### WHAT TO PRODUCE
Line filter on the word "constraint": copy each matching line from the entries.

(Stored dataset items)
===== config.mk =====
export PLATFORM = sky130hd
export DESIGN_NAME = dpu_pipe
export DESIGN_NICKNAME = d
export VERILOG_FILES = /design/src/rtl/dpu_pkg.sv /design/src/rtl/dpu_mul_iter.sv /design/src/rtl/dpu_pipe.sv
export SDC_FILE = /design/constraint.sdc
export NUM_CORES = 1
export LEC_CHECK = 0
export ABC_AREA = 1
export CAP_MARGIN = 5
export CORE_MARGIN = 2
export CORE_UTILIZATION = 30
export DETAILED_ROUTE_END_ITERATION = 10
export PLACE_DENSITY = 0.53
export SYNTH_ARGS = -nofsm -noshare
export SYNTH_HDL_FRONTEND = slang
export SYNTH_SLANG_ARGS = --single-unit

===== constraint.sdc =====
create_clock -name clk -period 4.1 [get_ports clk]
set_input_delay 0.82 -clock clk [delete_from_list [all_inputs] [get_ports clk]]
set_output_delay 0.82 -clock clk [all_outputs]
set_load 0.03 [all_outputs]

### FINAL ANSWER
export SDC_FILE = /design/constraint.sdc
===== constraint.sdc =====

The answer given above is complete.